(Stored data)

== Segment start ==

[src/rtl/barrel_pkg.sv]
// barrel_pkg: slot states, girder table, ladder columns and screen limits shared by barrel_pool.
// The ladder column table is only consulted when BARREL_LADDER_DROP_EN is defined.
package barrel_pkg;

  typedef enum logic [1:0] {
    S_IDLE   = 2'd0,
    S_FALL   = 2'd1,
    S_ROLL_R = 2'd2,
    S_ROLL_L = 2'd3
  } slot_state_e;

  // Index 5 is the top girder, index 0 the bottom one.
  localparam logic [5:0][9:0] PLAT_Y      = {10'd130, 10'd190, 10'd250, 10'd310, 10'd370, 10'd430};
  localparam logic [5:0][9:0] PLAT_XSTART = {10'd30,  10'd80,  10'd30,  10'd80,  10'd30,  10'd30};
  localparam logic [5:0][9:0] PLAT_XEND   = {10'd560, 10'd610, 10'd560, 10'd610, 10'd560, 10'd610};
  localparam logic [5:0]      PLAT_DIR_R  = 6'b101010;
  localparam logic [5:0][9:0] LADDER_X    = {10'd300, 10'd200, 10'd400, 10'd250, 10'd350, 10'd0};

  localparam logic [9:0] SPAWN_X      = 10'd130;
  localparam logic [9:0] SPAWN_Y      = 10'd118;
  localparam logic [2:0] SPAWN_PIDX   = 3'd5;
  localparam logic [9:0] SCREEN_X_MAX = 10'd639;
  localparam logic [9:0] FLOOR_Y      = 10'd479;

endpackage

[src/rtl/barrel_slot.sv]
// barrel_slot: one barrel's roll/fall FSM, centre position and animation phase.
// A slot only leaves IDLE on spawn_i; clear_i (restart while paused) empties it.
module barrel_slot
  import barrel_pkg::*;
#(
  parameter int X_STEP = 3,
  parameter int Y_STEP = 3,
  parameter int SIZE   = 12
) (
  input  logic       clk_i,
  input  logic       rst_i,
  input  logic       pause_i,
  input  logic       clear_i,
  input  logic       spawn_i,
  input  logic       ladderGo_i,
  output logic [9:0] x_o,
  output logic [9:0] y_o,
  output logic       active_o,
  output logic       phase_o,
  output logic       activeNext_o
);

  localparam logic [9:0] XS = 10'(X_STEP);
  localparam logic [9:0] YS = 10'(Y_STEP);
  localparam logic [9:0] SZ = 10'(SIZE);

  slot_state_e state_q, state_d;
  logic [2:0]  pidx_q, pidx_d, pidxDn;
  logic [9:0]  x_q, x_d, y_q, y_d, ladderHi;
  logic [3:0]  anim_q, anim_d;
  logic        phase_q, phase_d, active_q, retire, ladderOk;

  // Every edge derives the next position from the current one; a landing snap replaces the step.
  always_comb begin
    state_d  = state_q;
    pidx_d   = pidx_q;
    x_d      = x_q;
    y_d      = y_q;
    anim_d   = anim_q;
    phase_d  = phase_q;
    retire   = 1'b0;
    pidxDn   = pidx_q - 3'd1;
    ladderHi = LADDER_X[pidx_q] + XS - 10'd1;
    ladderOk = ladderGo_i && (pidx_q != 3'd0);
    if (clear_i) begin
      retire = 1'b1;
    end else if (!pause_i) begin
      if (state_q == S_IDLE) begin
        if (spawn_i) begin
          state_d = S_ROLL_R;
          pidx_d  = SPAWN_PIDX;
          x_d     = SPAWN_X;
          y_d     = SPAWN_Y;
          anim_d  = 4'd0;
          phase_d = 1'b0;
        end
      end else begin
        if (anim_q == 4'd8) begin
          anim_d  = 4'd0;
          phase_d = ~phase_q;
        end else begin
          anim_d = anim_q + 4'd1;
        end
        case (state_q)
          S_ROLL_R: begin
            x_d = x_q + XS;
            if ((x_d > PLAT_XEND[pidx_q] + SZ) ||
                (ladderOk && x_d >= LADDER_X[pidx_q] && x_d <= ladderHi))
              state_d = S_FALL;
          end
          S_ROLL_L: begin
            x_d = x_q - XS;
            if ((x_d + SZ < PLAT_XSTART[pidx_q]) ||
                (ladderOk && x_d >= LADDER_X[pidx_q] && x_d <= ladderHi))
              state_d = S_FALL;
          end
          S_FALL: begin
            if (pidx_q != 3'd0) begin
              if (y_q + SZ + YS >= PLAT_Y[pidxDn]) begin
                y_d     = PLAT_Y[pidxDn] - SZ;
                pidx_d  = pidxDn;
                state_d = PLAT_DIR_R[pidxDn] ? S_ROLL_R : S_ROLL_L;
              end else begin
                y_d = y_q + YS;
              end
            end else begin
              y_d = y_q + YS;
              if (y_d + SZ >= FLOOR_Y) retire = 1'b1;
            end
          end
          default: ;
        endcase
        if (x_d < SZ || x_d + SZ > SCREEN_X_MAX) retire = 1'b1;
      end
    end
    if (retire) begin
      state_d = S_IDLE;
      pidx_d  = 3'd0;
      x_d     = 10'd0;
      y_d     = 10'd0;
      anim_d  = 4'd0;
      phase_d = 1'b0;
    end
  end

  always_ff @(posedge clk_i) begin
    if (rst_i) begin
      state_q  <= S_IDLE;
      pidx_q   <= 3'd0;
      x_q      <= 10'd0;
      y_q      <= 10'd0;
      anim_q   <= 4'd0;
      phase_q  <= 1'b0;
      active_q <= 1'b0;
    end else begin
      state_q  <= state_d;
      pidx_q   <= pidx_d;
      x_q      <= x_d;
      y_q      <= y_d;
      anim_q   <= anim_d;
      phase_q  <= phase_d;
      active_q <= (state_d != S_IDLE);
    end
  end

  assign x_o          = x_q;
  assign y_o          = y_q;
  assign active_o     = active_q;
  assign phase_o      = phase_q;
  assign activeNext_o = (state_d != S_IDLE);

endmodule

[src/rtl/barrel_pool.sv]
// barrel_pool: pool of barrel slots with a periodic spawner feeding the lowest idle slot.
// Defining BARREL_LADDER_DROP_EN adds an LFSR that lets barrels drop early down ladders.
module barrel_pool
  import barrel_pkg::*;
#(
  parameter int NUM_BARRELS = 4,
  parameter int START_DELAY = 0,
  parameter int SPAWN_GAP   = 90,
  parameter int X_STEP      = 3,
  parameter int Y_STEP      = 3,
  parameter int SIZE        = 12
) (
  input  logic                     frame_clk,
  input  logic                     Reset,
  input  logic                     pause,
  input  logic                     enter,
  output logic [NUM_BARRELS*10-1:0] BarrelX,
  output logic [NUM_BARRELS*10-1:0] BarrelY,
  output logic [NUM_BARRELS-1:0]   BarrelActive,
  output logic [NUM_BARRELS-1:0]   BarrelState,
  output logic [9:0]               BarrelS,
  output logic [3:0]               alive_count
);

  localparam logic [15:0] START_LD = 16'(START_DELAY);
  localparam logic [15:0] GAP_LD   = 16'(SPAWN_GAP - 1);

  logic [15:0]            timer_q, timer_d;
  logic [3:0]             alive_d;
  logic [NUM_BARRELS-1:0] spawnVec, activeNext;
  logic                   clear, spawnTick, found, ladderGo;

  assign clear     = pause && enter;
  assign spawnTick = !pause && (timer_q == 16'd0);
  assign BarrelS   = 10'(SIZE);

  // A slot retiring on this edge still reads active, so it cannot be picked until the next spawn.
  always_comb begin
    spawnVec = '0;
    found    = 1'b0;
    for (int i = 0; i < NUM_BARRELS; i++) begin
      if (!BarrelActive[i] && !found) begin
        spawnVec[i] = spawnTick;
        found       = 1'b1;
      end
    end
  end

  always_comb begin
    timer_d = timer_q;
    if (clear)          timer_d = START_LD;
    else if (spawnTick) timer_d = GAP_LD;
    else if (!pause)    timer_d = timer_q - 16'd1;
    alive_d = 4'd0;
    for (int i = 0; i < NUM_BARRELS; i++) alive_d = alive_d + {3'b000, activeNext[i]};
  end

  always_ff @(posedge frame_clk) begin
    if (Reset) begin
      timer_q     <= START_LD;
      alive_count <= 4'd0;
    end else begin
      timer_q     <= timer_d;
      alive_count <= alive_d;
    end
  end

`ifdef BARREL_LADDER_DROP_EN
  logic [7:0] lfsr_q, lfsr_d;

  // x^8+x^6+x^5+x^4+1, stepping only on unpaused frames.
  always_comb begin
    lfsr_d = lfsr_q;
    if (!pause) lfsr_d = {lfsr_q[6:0], lfsr_q[7] ^ lfsr_q[5] ^ lfsr_q[4] ^ lfsr_q[3]};
  end

  always_ff @(posedge frame_clk) begin
    if (Reset) lfsr_q <= 8'hA5;
    else       lfsr_q <= lfsr_d;
  end

  assign ladderGo = (lfsr_q[1:0] == 2'b00);
`else
  assign ladderGo = 1'b0;
`endif

  for (genvar g = 0; g < NUM_BARRELS; g++) begin : gSlot
    barrel_slot #(
      .X_STEP(X_STEP),
      .Y_STEP(Y_STEP),
      .SIZE  (SIZE)
    ) u_slot (
      .clk_i       (frame_clk),
      .rst_i       (Reset),
      .pause_i     (pause),
      .clear_i     (clear),
      .spawn_i     (spawnVec[g]),
      .ladderGo_i  (ladderGo),
      .x_o         (BarrelX[g*10 +: 10]),
      .y_o         (BarrelY[g*10 +: 10]),
      .active_o    (BarrelActive[g]),
      .phase_o     (BarrelState[g]),
      .activeNext_o(activeNext[g])
    );
  end

endmodule
[config.mk]
export PLATFORM = sky130hd
export DESIGN_NAME = barrel_pool
export DESIGN_NICKNAME = d
export VERILOG_FILES = /design/src/rtl/barrel_pkg.sv /design/src/rtl/barrel_slot.sv /design/src/rtl/barrel_pool.sv
export SDC_FILE = /design/constraint.sdc
export NUM_CORES = 1
export LEC_CHECK = 0
export ABC_AREA = 1
export CORE_ASPECT_RATIO = 1.75
export CORE_MARGIN = 5
export CORE_UTILIZATION = 60
export CTS_CLUSTER_SIZE = 8
export DETAILED_ROUTE_END_ITERATION = 7
export GPL_TIMING_DRIVEN = 0
export PLACE_DENSITY = 0.91
export SLEW_MARGIN = 10
export SYNTH_ARGS = -nofsm -noshare
export SYNTH_HDL_FRONTEND = slang
export SYNTH_SLANG_ARGS = --single-unit
[constraint.sdc]
create_clock -name frame_clk -period 5.6 [get_ports frame_clk]
set_input_delay 1.12 -clock frame_clk [delete_from_list [all_inputs] [get_ports frame_clk]]
set_output_delay 1.12 -clock frame_clk [all_outputs]
set_load 0.01 [all_outputs]
=== After elaboration in Yosys (flattened, before gate mapping) ===
Memories as Yosys holds them, arrays and structs flattened. A register that Yosys moved wholly into a read port is not among the register bits.
Cells that the tools add are included.

* Register bits after elaboration: 144
* Bits in read-only memories: 992
* Input port bits: 4
* Output and inout port bits: 102
* Word-level logic and storage cells: 425
* Memories kept: 16

{| class="wikitable"
|+ Memory list
! name !! words !! bits a word !! read ports !! clocked after Yosys merged registers in !! wr ports !! line !! text
|-
| (name not given) || 8 || 10 || 1 || 0 || 0 || barrel_slot.sv:79 || <nowiki>if (y_q + SZ + YS >= PLAT_Y[pidxDn]) begin</nowiki>
|-
| (name not given) || 8 || 10 || 1 || 1 || 0 || barrel_slot.sv:67 || <nowiki>if ((x_d > PLAT_XEND[pidx_q] + SZ) ||</nowiki>
|-
| (name not given) || 8 || 10 || 1 || 1 || 0 || barrel_slot.sv:73 || <nowiki>if ((x_d + SZ < PLAT_XSTART[pidx_q]) ||</nowiki>
|-
| (name not given) || 8 || 10 || 1 || 1 || 0 || barrel_slot.sv:73 ||
|-
| (name not given) || 8 || 10 || 1 || 0 || 0 || barrel_slot.sv:79 ||
|-
| (name not given) || 8 || 10 || 1 || 1 || 0 || barrel_slot.sv:67 ||
|-
| +10 memories || - || - || - || - || - || - ||
|}

* Add/subtract/negate cells: 52
* Order comparisons: 32
* Eq/ne operators: 21
* Multiplexer cells: 201
* Bitwise logic cells: 6
* Reduce and logical (&&, ||, !) cells: 66

{| class="wikitable"
|+ Operators with widths
! kind !! number
|-
| $mux W10 || 52
|-
| $add A10 B4 Y10 const B || 20
|-
| $add A10 B2 Y10 const B || 12
|-
| $mux W3 || 36
|-
| $pmux W10 S2 || 4
|-
| $mux W2 || 36
|-
| $mux W1 || 55
|-
| $mux W4 || 12
|-
| $ge A10 B10 Y1 || 4
|-
| $ge A10 B9 Y1 const B || 4
|-
| $gt A10 B10 Y1 || 4
|-
| $gt A10 B10 Y1 const B || 4
|-
| $lt A10 B10 Y1 || 4
|-
| $lt A10 B4 Y1 const B || 4
|-
| $reduce_bool A2 Y1 || 20
|-
| $sub A10 B2 Y10 const B || 4
|-
| $sub A10 B4 Y10 const B || 4
|-
| $lt A3 B4 Y1 const B || 8
|-
| $reduce_and A4 Y1 || 8
|-
| $pmux W2 S3 || 4
|-
| $reduce_and A6 Y1 || 4
|-
| $add A4 B1 Y4 const B || 4
|-
| $eq A2 B2 Y1 const B || 8
|-
| $eq A4 B4 Y1 const B || 4
|-
| 18 further kinds || 59
|}

=== Logic depth before layout (Yosys ltp) ===
* Depth after elaboration: 17
* Depth in mapped cells: 32
* Depth with buffers taken out: 32

=== By module ===
A second synthesis with hierarchy kept.

* Cell total of the unflattened synthesis: 3,208
* Area, all modules: 19,696.4 sq um

{| class="wikitable"
|+ By module, submodules not included
! module !! instances !! cells each !! area an instance (sq um) !! sequential area each (sq um)
|-
| barrel_slot (gSlot[0].u_slot ...) || 2 || 754 || 4,583.1 || 840.8
|-
| barrel_slot (gSlot[3].u_slot) || 1 || 780 || 4,772.1 || 840.8
|-
| barrel_slot (gSlot[2].u_slot) || 1 || 751 || 4,574.4 || 840.8
|-
| barrel_pool || 1 || 169 || 1,183.6 || 380.4
|}

=== Least setup slack after synthesis ===
OpenSTA, ideal clock, no wires.

* Path type: register to register
* From: register gSlot[0].u_slot.pidx_q[0]
* To: register alive_count[1]
* Setup time: 0.109 ns
* Arrival time: 3.760 ns
* Required time: 5.491 ns
* Path slack: 1.731 ns
* Cell stages (with the launch flop): 33
* Path buffers: 0
* Period minus slack after synthesis: 3.869 ns
* Path through: dfxtp_1 inv_1 ha_1 inv_1 ha_1 inv_1 nor2_1 inv_1 o21ai_0 ha_1 nand2_1 nor2_1 nand2_1 nand3_1 nand2_1 nand2_1 nand2_1 nand2_1 nand2_1 nand2_1 nand2_2 nand2_1 nand2_1 nand2_1 nand2_1 nand2_1 o21ai_0 fa_1 inv_1 ha_1 ha_1 inv_1 nor2_1

* Cells in the longest elaborated chain, start to end: 15
* Elaborated cells on any way between the ends: 25
* Those cells by class: add/sub (4); order compare (1); mux (16); reduce/logical (2); memory (2)

{| class="wikitable"
|+ RTL lines
! element !! line !! text
|-
| start, declared || barrel_slot.sv:28 || <nowiki>logic [2:0] pidx_q, pidx_d, pidxDn;</nowiki>
|-
| start signal, assigned || barrel_slot.sv:117 || <nowiki>pidx_q <= pidx_d;</nowiki>
|-
| $sub A3 B1 Y3 || barrel_slot.sv:42 || <nowiki>pidxDn = pidx_q - 3'd1;</nowiki>
|-
| $mem_v2 Z8 W10 / $mem_v2 Z8 W1 (equally long branches) || - ||
|-
| $mux W10 (not written as such) / $mux W1 (equally long branches) || barrel_slot.sv:79, barrel_slot.sv:82 ||
|-
| $ge A10 B10 Y1 / $mux W1 (equally long branches) || barrel_slot.sv:79, barrel_slot.sv:82 ||
|-
| $mux W2 || barrel_slot.sv:79 ||
|-
| $mux W2 || barrel_slot.sv:78 || <nowiki>if (pidx_q != 3'd0) begin</nowiki>
|-
| $pmux W2 S3 || barrel_slot.sv:64 || <nowiki>case (state_q)</nowiki>
|-
| $mux W2 || barrel_slot.sv:48 || <nowiki>if (state_q == S_IDLE) begin</nowiki>
|-
| $mux W2 || barrel_slot.sv:47 || <nowiki>end else if (!pause_i) begin</nowiki>
|-
| $mux W2 || barrel_slot.sv:45 || <nowiki>if (clear_i) begin</nowiki>
|-
| $mux W2 * || barrel_slot.sv:96 || <nowiki>if (retire) begin</nowiki>
|-
| $reduce_bool A2 Y1 * || barrel_slot.sv:130 || <nowiki>assign activeNext_o = (state_d != S_IDLE);</nowiki>
|-
| $add A1 B1 Y2 * || barrel_pool.sv:55 || <nowiki>for (int i = 0; i < NUM_BARRELS; i++) alive_d = alive_d + {3'b000, activeNext[i]};</nowiki>
|-
| $add A2 B1 Y3 * || barrel_pool.sv:55 ||
|-
| $add A3 B1 Y4 * || barrel_pool.sv:55 ||
|-
| named net alive_d[1] || barrel_pool.sv:29 || <nowiki>logic [3:0] alive_d;</nowiki>
|-
| end signal, assigned || barrel_pool.sv:64 || <nowiki>alive_count <= alive_d;</nowiki>
|-
| end, declared || barrel_pool.sv:22 || <nowiki>output logic [3:0] alive_count</nowiki>
|}

The timed path passes the listed nets; every way through them passes the cells marked *. The select of a mux whose other input is x is not followed.
A chain may end at the register's enable or synchronous reset.

=== Worst setup path in the final report ===
Same ends and word-level chain as after synthesis.

==> results <==
- The insertion delay of the later-clocked pin in the worst-skew pair is 0.46 ns.
- The gate count of the mapped netlist is 2,356.
- The number of gates resized after cts is 0.
- The number of setup buffers added after CTS is 0.
- The initial detailed-routing violation count is 1,097.
- The cell that appears most often on the critical path is nand2_1.
- Final hold analysis gives a worst-case slack of 0.482 ns.
- The path with the worst hold slack has its endpoint at timer_q[2].
- At the end of the flow the core is filled with cells to 0.690.
- The filler cells instantiated in the layout total 2,093.
- Summed over all layers, the routed wires come to 42.3 mm.
- The per-cell via count in the routed design is 5.63.
- Across the VDD grid, the largest voltage drop is 0.212 mV.
- The register area share after synthesis is 0.225.
- The floorplan step defined a die boundary enclosing 0.0268 mm2.
- The cell type group with the largest total delay on the critical path is adder cells.
- The number of buffers and inverters on the critical path is 6.
- In the global route stage, met2 resource usage came out at 0.593.
- 106 I/O pins were placed.
- The die span in y is 213 um.
- Of the total synthesized cell area, the portion taken by AND, OR, NAND and NOR gates is 0.413.
- The slowest cell on the critical path is fa_1.
- The proportion of register bits with asynchronous set or reset after synthesis is 0.
- The cell chosen for the clock root is clkbuf_16.
- The width of the die is 126 um.
- The dominant combinational cell family by area after synthesis is simple AND/OR/NAND/NOR gates.
- Counting every sink on the clock net gives 159.
- The initial utilization of the core area, before any placement, comes to 0.606.
- Along the worst hold path, the cell count comes to 2.
- The worst flop-to-flop path endpoint is alive_count[1].
- The data arrival time of the worst path is 5.07 ns.
- The startpoint of the most critical register-to-register path is gSlot[0].u_slot.pidx_q[0].
- Tracing the worst setup path back leads to its startpoint at gSlot[0].u_slot.pidx_q[0].
- The leakage component of the power is 7.92 nW.
- The highest attainable clock frequency is 211 MHz.
- For this run, the detailed router's first-pass iteration total came to 6.
- In the global route stage, met1 resource usage came out at 0.285.
- Detailed placement finished with a half-perimeter wire length of 33.4 mm.
- The power density over the cells is 186 mW/mm2.
- The number of remaining DRC errors is 0.
- From synthesis to final layout, the design area changed by 13.8%.
- STA classifies the critical path startpoint as a flop.
- Once detail routing completed, the nets flagged for antenna violations numbered 0.
- The number of hold buffers added after CTS is 0.
- The number of global-route vias before repair came to 15.8k.
- The final count of hold timing violations is 0.
- The busiest metal layer after global routing is met2.
- Of all nets on the critical path, the largest fanout is 8.
- The H-tree was split into 4 levels.
- The worst setup skew after layout is 0.00778 ns.
- Of the cells placed in the final design, the portion with a size suffix greater than 1 is 0.0771.
- Max-cap violations in this run came to 0.
- Of the total synthesized cell area, the portion taken by full adders, half adders and majority gates is 0.0926.
- The first global-routing pass estimated 69.1 mm of wire.
- The synthesized design contains 0 enable-type register cells.
- Across every metal layer, demand over resource in global routing totals 0.310.
- For the final routed database, the setup TNS stands at 0 ns.
- The number of rows created at floorplan is 74.
- The clock period could shrink to 4.74 ns.
- The core footprint is 0.0233 mm2.
- STA classifies the critical path endpoint as a flop.
- Data on the critical path is required at its endpoint by 5.93 ns.
- The weighted congestion reported at the end of routability-driven placement is 1.01.
- After clock tree synthesis, the clock-pin slew on the worst setup and hold paths is 0.07 ns.
- The tightest min-delay check is of the reg2reg type.
- The global routing usage on met3 is 0.0411.
- The maximum count of clock buffers along a single path is 2.
- The number of cells traversed by the worst register-to-register path is 32.
- In the final routed layout, each cell accounts on average for 15.1 um.
- The number of clock buffers inserted by TritonCTS is 17.
- For this run the aggregate overflow at the end of global routing stands at 0.
- The count of state elements after synthesis is 159.
- The number of antenna violations at the first check in global routing is 0.
- In the synthesized netlist the dominant register cell turns out to be dfxtp_1.
- The cell area after synthesis is 0.0141 mm2.
- The relative max-transition margin is 0.480.
- The fraction of the mapped netlist area in compound gates is 0.102.
- TritonCTS built the clock tree.
- The final max-slew violation count came to 0.
- The completed layout was analyzed and its total power is 0.00300 W.
- The hold path startpoint is timer_q[2].
- Synthesis instantiated 51 different standard cells from the library.
- The largest single stage delay on the critical path is 0.56 ns.
- The flow ran to the end, and the final reports show no timing, DRC or antenna violations.
- The count of buffers added on input and output ports is 94.
- The total of warnings raised by yosys is 0.
- The critical path is of the reg2reg type.
- The transition time at the pin with the least slew margin is 0.781 ns.
- The synthesized area divided by synthesized cell count is 6.00 um2.
- The portion of synthesized area spent on multiplexers is 0.
- Dividing the final minimum period by the clock period gives 0.846.
- The number of vias in the routed layout is 15.7k.
- Setup repair after global routing left no endpoint under its margin.
- The number of failing setup endpoints in the final timing report is 0.
- Entering global routing, the biggest net connects 17 pins.
- 0 antenna diodes ended up in the layout.
- The worst register-to-register path has a setup slack of 0.86 ns.
- The number of nets in the layout is 2,586.
- The post-synthesis xor/xnor area fraction is 0.0372.
## logic make-up (layout without fill, tap and decap cells)
family	count (synthesis)	count (layout)
adder cells (fa/ha/maj)	104	104
other	2	11
XOR/XNOR	60	60
AND/OR/NAND/NOR	1356	1356
flip-flops	159	159
AO/OA/AOI/OAI	243	243
buffers and inverters	432	558
## area by class of cell
type	count	area, um2	share of cell area
flip-flops and latches	159	3180	0.198
inverters	370	1390	0.0863
clock inverters	11	131	0.00817
repair buffers	94	941	0.0585
clock buffers	21	470	0.0292
plain buffers	62	437	0.0271
well taps	304	380	0.0236
multi-input cells	1774	9160	0.569
## layer usage
layer  up-vias  part of all wire
met4         0             0.084
met3       265             0.045
met2       649              0.52
met1      7118              0.35
li1       7691                 -
met5         -                 0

== Segment end ==

Count up the lines in the records that contain the word "inverters" and reply with that figure only.

SOLUTION :: 4